We were precocious children, promising children, healthy children. At seven, Estella was tall enough to reach everything we'd ever need and smart enough to know what we could get away with. And I, younger by two years, was quick enough to flee, small enough to hide, and beguiling enough to lie convincingly.
And though we didn't know it at the time, we were wealthy children, the great-great-grandchildren of lumber baron Nathaniel Austin Sykes. A sound track of important conversation accompanied those nights we left the door cracked for light. Illustrious people: politicians, university presidents, eminent board members of museums and cultural centers, all came looking for that old, rapidly dwindling money. They laughed too loudly at our father's jokes, exclaimed over our mother's beauty, greedily ran their eyes over the volumes of rare books filling the library shelves, and scuffed their shoes against the tight nap of the Bokhara rugs.
We had the run of the upstairs on those nights. The nanny, pressed into service in the kitchen, left us alone, and the noise of the dinner covered the drumroll of our feet as we rushed from the music room to the top of the stairs and back as proof of our daring.
Sometimes we eavesdropped, glancing at each other with big eyes when we heard our father swear or our mother tell a bawdy joke. And we heard things our parents did not, like remarks about our father's age and thinning hair, and our mother's youth and lush figure. The men were as guilty as the women, and we even heard our own names in those catty conversations, about how spoiled we were and how we would grow up without ever learning to appreciate hard work.

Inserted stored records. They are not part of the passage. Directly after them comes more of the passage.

--- src/rtl/clk_seq_pkg.sv ---
// Shared constants and types for the CPU clock state sequencer
`default_nettype none
package clk_seq_pkg;
  // ==========================================
  // Register byte offsets
  localparam logic [7:0] OFF_OSC_MODE = 8'h00;
  localparam logic [7:0] OFF_MAIN_OSC = 8'h04;
  localparam logic [7:0] OFF_MAIN_MODE = 8'h08;
  localparam logic [7:0] OFF_INT_OSC = 8'h0C;
  localparam logic [7:0] OFF_PROC_CLK = 8'h10;
  localparam logic [7:0] OFF_STAB_CNT = 8'h14;
  // ==========================================
  // Field positions
  localparam int unsigned BIT_EXT_SEL = 7;
  localparam int unsigned BIT_X1_EN = 6;
  localparam int unsigned BIT_XT1_EN = 4;
  localparam int unsigned BIT_GAIN = 0;
  localparam int unsigned BIT_MAIN_HALT = 7;
  localparam int unsigned BIT_HS_SEL = 2;
  localparam int unsigned BIT_MAIN_STAT = 1;
  localparam int unsigned BIT_MUX = 0;
  localparam int unsigned BIT_RUN_FLAG = 7;
  localparam int unsigned BIT_INT_HALT = 0;
  localparam int unsigned BIT_CPU_STAT = 5;
  localparam int unsigned BIT_SUB_SEL = 4;
  localparam int unsigned DIV_MSB = 2;
  // ==========================================
  // Reset values
  localparam logic [7:0] RST_OSC_MODE = 8'h00;
  localparam logic [7:0] RST_MAIN_OSC = 8'h80;
  localparam logic [7:0] RST_MAIN_MODE = 8'h00;
  localparam logic [7:0] RST_INT_OSC = 8'h00;
  localparam logic [7:0] RST_PROC_CLK = 8'h01;
  // ==========================================
  // Timing
  localparam int unsigned CLK_FREQ_MHZ = 50;
  localparam int unsigned RESET_PROC_US = 45;
  localparam int unsigned RESET_PROC_CYC = RESET_PROC_US * CLK_FREQ_MHZ;
  localparam int unsigned RST_CNT_W = 12;
  localparam logic [RST_CNT_W-1:0] RESET_LAST = RST_CNT_W'(RESET_PROC_CYC - 1);
  // ==========================================
  // Types
  typedef enum logic [1:0] {SRC_INT, SRC_HIGH, SRC_SUB} src_t;
  typedef enum logic [3:0] {
    CS_OFF, CS_RESET, CS_INT_RUN, CS_HIGH_RUN, CS_SUB_RUN,
    CS_INT_HALT, CS_HIGH_HALT, CS_SUB_HALT
  } clk_state_t;
  typedef struct packed {
    logic int_hs;
    logic int_ls;
    logic x1;
    logic ext;
    logic xt1;
  } osc_en_t;
endpackage
`default_nettype wire

--- src/rtl/clk_glitch_free_switch.sv ---
// Glitch-free handover of the CPU clock between sources
`default_nettype none
module clk_glitch_free_switch (
  input wire logic pclk,
  input wire logic presetn,
  input var clk_seq_pkg::src_t target,
  input wire logic [2:0] src_safe_edge,
  output clk_seq_pkg::src_t cur_src,
  output logic gate,
  output logic busy
);
  typedef enum logic [1:0] {SW_IDLE, SW_WAIT_OLD, SW_WAIT_NEW} sw_state_t;

  function automatic logic edge_of(input logic [2:0] e, input clk_seq_pkg::src_t s);
    case (s)
      clk_seq_pkg::SRC_INT: edge_of = e[0];
      clk_seq_pkg::SRC_HIGH: edge_of = e[1];
      clk_seq_pkg::SRC_SUB: edge_of = e[2];
      default: edge_of = 1'b0;
    endcase
  endfunction

  sw_state_t st_q, st_d;
  clk_seq_pkg::src_t cur_q, cur_d, next_q, next_d;
  logic gate_q, gate_d;
  wire logic old_edge = edge_of(src_safe_edge, cur_q);
  wire logic new_edge = edge_of(src_safe_edge, next_q);

  always_comb begin
    st_d = st_q;
    cur_d = cur_q;
    next_d = next_q;
    gate_d = gate_q;
    unique case (st_q)
      SW_IDLE: if (target != cur_q) begin
        next_d = target;
        gate_d = 1'b0;
        st_d = SW_WAIT_OLD;
      end
      SW_WAIT_OLD: if (old_edge) begin
        st_d = SW_WAIT_NEW;
      end
      SW_WAIT_NEW: if (new_edge) begin
        cur_d = next_q;
        gate_d = 1'b1;
        st_d = SW_IDLE;
      end
    endcase
  end

  always_ff @(posedge pclk or negedge presetn) begin
    if (!presetn) begin
      st_q <= SW_IDLE;
      cur_q <= clk_seq_pkg::SRC_INT;
      next_q <= clk_seq_pkg::SRC_INT;
      gate_q <= 1'b1;
    end else begin
      st_q <= st_d;
      cur_q <= cur_d;
      next_q <= next_d;
      gate_q <= gate_d;
    end
  end

  assign cur_src = cur_q;
  assign gate = gate_q;
  assign busy = (st_q != SW_IDLE);
endmodule
`default_nettype wire

--- src/rtl/cpu_clock_state_sequencer.sv ---
// CPU clock state sequencer with APB control registers
//
// The placing of the registers and the APB register port were left to the implementer.
`default_nettype none
module cpu_clock_state_sequencer #(
  parameter bit HAS_SUB = 1'b1,
  parameter int unsigned STAB_W = 16
) (
  input wire logic pclk,
  input wire logic presetn,
  input wire logic psel,
  input wire logic penable,
  input wire logic pwrite,
  input wire logic [7:0] paddr,
  input wire logic [31:0] pwdata,
  output logic [31:0] prdata,
  output logic pready,
  output logic pslverr,
  input wire logic power_on_clear_threshold_option,
  input wire logic supply_above_low,
  input wire logic supply_above_high,
  input wire logic halt_exec,
  input wire logic halt_release,
  input wire logic int_osc_stable,
  input wire logic x1_tick,
  input wire logic [2:0] src_safe_edge,
  output clk_seq_pkg::osc_en_t osc_en,
  output clk_seq_pkg::src_t cpu_src,
  output logic cpu_clk_en,
  output clk_seq_pkg::clk_state_t clk_state
);
  typedef enum logic [1:0] {SEQ_POC, SEQ_RESET, SEQ_RUN, SEQ_HALT} seq_t;

  // ==========================================
  // APB decode
  wire logic setup = psel & ~penable;
  wire logic access = psel & penable;
  wire logic wr = access & pwrite;
  wire logic sel_osc = (paddr == clk_seq_pkg::OFF_OSC_MODE);
  wire logic sel_moc = (paddr == clk_seq_pkg::OFF_MAIN_OSC);
  wire logic sel_mcm = (paddr == clk_seq_pkg::OFF_MAIN_MODE);
  wire logic sel_int = (paddr == clk_seq_pkg::OFF_INT_OSC);
  wire logic sel_pcc = (paddr == clk_seq_pkg::OFF_PROC_CLK);
  wire logic sel_stab = (paddr == clk_seq_pkg::OFF_STAB_CNT);
  wire logic mapped = sel_osc | sel_moc | sel_mcm | sel_int | sel_pcc | sel_stab;
  wire logic [7:0] wbyte = pwdata[7:0];

  // ==========================================
  // Control bits
  logic ext_sel_q, x1_en_q, xt1_en_q, gain_q, gain_used_q;
  logic main_halt_q, hs_sel_q, hs_used_q, mux_q, int_halt_q, sub_sel_q;
  logic [clk_seq_pkg::DIV_MSB:0] div_q;
  seq_t seq_q, seq_d;
  logic [clk_seq_pkg::RST_CNT_W-1:0] rst_cnt_q;
  logic [STAB_W-1:0] stab_q;
  logic [31:0] prdata_q;
  logic pslverr_q;

  wire logic gain_take = wr & sel_osc & ~gain_used_q & (wbyte[clk_seq_pkg::BIT_GAIN] != gain_q);
  wire logic hs_take = wr & sel_mcm & ~hs_used_q & (wbyte[clk_seq_pkg::BIT_HS_SEL] != hs_sel_q);

  always_ff @(posedge pclk or negedge presetn) begin
    if (!presetn) begin
      ext_sel_q <= clk_seq_pkg::RST_OSC_MODE[clk_seq_pkg::BIT_EXT_SEL];
      x1_en_q <= clk_seq_pkg::RST_OSC_MODE[clk_seq_pkg::BIT_X1_EN];
      xt1_en_q <= clk_seq_pkg::RST_OSC_MODE[clk_seq_pkg::BIT_XT1_EN];
    end else if (wr && sel_osc) begin
      ext_sel_q <= wbyte[clk_seq_pkg::BIT_EXT_SEL];
      x1_en_q <= wbyte[clk_seq_pkg::BIT_X1_EN];
      // no subsystem oscillator in small build
      xt1_en_q <= wbyte[clk_seq_pkg::BIT_XT1_EN] & HAS_SUB;
    end
  end

  always_ff @(posedge pclk or negedge presetn) begin
    if (!presetn) begin
      gain_q <= clk_seq_pkg::RST_OSC_MODE[clk_seq_pkg::BIT_GAIN];
      gain_used_q <= 1'b0;
      hs_sel_q <= clk_seq_pkg::RST_MAIN_MODE[clk_seq_pkg::BIT_HS_SEL];
      hs_used_q <= 1'b0;
    end else begin
      if (gain_take) begin
        gain_q <= wbyte[clk_seq_pkg::BIT_GAIN];
        gain_used_q <= 1'b1;
      end
      if (hs_take) begin
        hs_sel_q <= wbyte[clk_seq_pkg::BIT_HS_SEL];
        hs_used_q <= 1'b1;
      end
    end
  end

  always_ff @(posedge pclk or negedge presetn) begin
    if (!presetn) begin
      main_halt_q <= clk_seq_pkg::RST_MAIN_OSC[clk_seq_pkg::BIT_MAIN_HALT];
      mux_q <= clk_seq_pkg::RST_MAIN_MODE[clk_seq_pkg::BIT_MUX];
      int_halt_q <= clk_seq_pkg::RST_INT_OSC[clk_seq_pkg::BIT_INT_HALT];
      sub_sel_q <= clk_seq_pkg::RST_PROC_CLK[clk_seq_pkg::BIT_SUB_SEL];
      div_q <= clk_seq_pkg::RST_PROC_CLK[clk_seq_pkg::DIV_MSB:0];
    end else if (wr) begin
      if (sel_moc) main_halt_q <= wbyte[clk_seq_pkg::BIT_MAIN_HALT];
      if (sel_mcm) mux_q <= wbyte[clk_seq_pkg::BIT_MUX];
      if (sel_int) int_halt_q <= wbyte[clk_seq_pkg::BIT_INT_HALT];
      if (sel_pcc) begin
        sub_sel_q <= wbyte[clk_seq_pkg::BIT_SUB_SEL] & HAS_SUB;
        div_q <= wbyte[clk_seq_pkg::DIV_MSB:0];
      end
    end
  end

  // ==========================================
  // Power-on and reset sequencing
  // Option read live; a registered copy lags the first edge
  wire logic thr_ok = power_on_clear_threshold_option ? supply_above_high : supply_above_low;
  wire logic sw_busy;
  wire logic sw_gate;

  always_comb begin
    seq_d = seq_q;
    unique case (seq_q)
      SEQ_POC: if (thr_ok) seq_d = SEQ_RESET;
      SEQ_RESET: if (rst_cnt_q == clk_seq_pkg::RESET_LAST) seq_d = SEQ_RUN;
      SEQ_RUN: if (halt_exec && !sw_busy) seq_d = SEQ_HALT;
      SEQ_HALT: if (halt_release) seq_d = SEQ_RUN;
    endcase
  end

  always_ff @(posedge pclk or negedge presetn) begin
    if (!presetn) begin
      seq_q <= SEQ_POC;
      rst_cnt_q <= '0;
    end else begin
      seq_q <= seq_d;
      if (seq_q == SEQ_RESET) rst_cnt_q <= rst_cnt_q + 1'b1;
      else rst_cnt_q <= '0;
    end
  end

  // ==========================================
  // Oscillator enables and source choice
  wire logic in_run = (seq_q == SEQ_RUN) | (seq_q == SEQ_HALT);
  wire logic main_on = in_run & x1_en_q & ~main_halt_q;
  wire logic sub_eff = HAS_SUB & sub_sel_q;
  wire logic main_high = hs_sel_q & mux_q;
  clk_seq_pkg::src_t target_src;
  assign target_src = sub_eff ? clk_seq_pkg::SRC_SUB :
                      main_high ? clk_seq_pkg::SRC_HIGH : clk_seq_pkg::SRC_INT;

  assign osc_en.int_hs = ~(in_run & int_halt_q);
  assign osc_en.int_ls = 1'b1;
  // stop bit gates crystal and external input
  assign osc_en.x1 = main_on & ~ext_sel_q;
  assign osc_en.ext = main_on & ext_sel_q;
  assign osc_en.xt1 = in_run & HAS_SUB & xt1_en_q;

  wire logic run_flag = int_osc_stable & osc_en.int_hs;

  always_ff @(posedge pclk or negedge presetn) begin
    if (!presetn) begin
      stab_q <= '0;
    end else if (!osc_en.x1) begin
      stab_q <= '0;
    end else if (x1_tick && stab_q != '1) begin
      stab_q <= stab_q + 1'b1;
    end
  end

  clk_glitch_free_switch u_switch (
    .pclk(pclk),
    .presetn(presetn),
    .target(target_src),
    .src_safe_edge(src_safe_edge),
    .cur_src(cpu_src),
    .gate(sw_gate),
    .busy(sw_busy)
  );

  assign cpu_clk_en = sw_gate & (seq_q == SEQ_RUN);

  always_comb begin
    unique case (seq_q)
      SEQ_POC: clk_state = clk_seq_pkg::CS_OFF;
      SEQ_RESET: clk_state = clk_seq_pkg::CS_RESET;
      SEQ_RUN: clk_state = (cpu_src == clk_seq_pkg::SRC_SUB) ? clk_seq_pkg::CS_SUB_RUN :
                           (cpu_src == clk_seq_pkg::SRC_HIGH) ? clk_seq_pkg::CS_HIGH_RUN :
                           clk_seq_pkg::CS_INT_RUN;
      SEQ_HALT: clk_state = (cpu_src == clk_seq_pkg::SRC_SUB) ? clk_seq_pkg::CS_SUB_HALT :
                            (cpu_src == clk_seq_pkg::SRC_HIGH) ? clk_seq_pkg::CS_HIGH_HALT :
                            clk_seq_pkg::CS_INT_HALT;
    endcase
  end

  // ==========================================
  // Read path
  wire logic main_stat = (cpu_src == clk_seq_pkg::SRC_HIGH) |
                         ((cpu_src == clk_seq_pkg::SRC_SUB) & main_high);
  wire logic cpu_stat = (cpu_src == clk_seq_pkg::SRC_SUB);
  wire logic [7:0] rd_osc = {ext_sel_q, x1_en_q, 1'b0, xt1_en_q, 3'b000, gain_q};
  wire logic [7:0] rd_moc = {main_halt_q, 7'h00};
  wire logic [7:0] rd_mcm = {5'h00, hs_sel_q, main_stat, mux_q};
  wire logic [7:0] rd_int = {run_flag, 6'h00, int_halt_q};
  wire logic [7:0] rd_pcc = {2'b00, cpu_stat, sub_eff, 1'b0, div_q};
  wire logic [31:0] rd_stab = 32'(stab_q);
  wire logic [31:0] rd_word = sel_stab ? rd_stab :
                              {24'h00_0000, ({8{sel_osc}} & rd_osc) | ({8{sel_moc}} & rd_moc) |
                               ({8{sel_mcm}} & rd_mcm) | ({8{sel_int}} & rd_int) | ({8{sel_pcc}} & rd_pcc)};

  always_ff @(posedge pclk or negedge presetn) begin
    if (!presetn) begin
      prdata_q <= 32'h0000_0000;
      pslverr_q <= 1'b0;
    end else if (setup) begin
      prdata_q <= rd_word;
      pslverr_q <= ~mapped;
    end else if (!psel) begin
      pslverr_q <= 1'b0;
    end
  end

  assign prdata = prdata_q;
  assign pready = 1'b1;
  assign pslverr = pslverr_q;
endmodule
`default_nettype wire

I knew what spoiled was. Kimmy Kay Watson down the street was spoiled. She got not one, but
two
ponies for her sixth birthday, one for her friends to ride and one that she never had to share. I asked for a pony for my fifth birthday and got a tattered first edition of
Little Women
instead. So I knew I was not spoiled.
Our eavesdropping never lasted for long; we had our own rituals to attend to. We always danced first, a childish shag that our mother taught us, twining our hands together and awkwardly flinging ourselves away and then toward each other, tethered by fingers gone numb. When we finally broke apart, panting, I followed her lead, as I had ever since I could crawl after her. Sometimes we played Alligators in the Carpet, sometimes The Witch in the Attic, sometimes Schoolteacher and Brilliant Pupil or, when I got my way, Superhero Twins.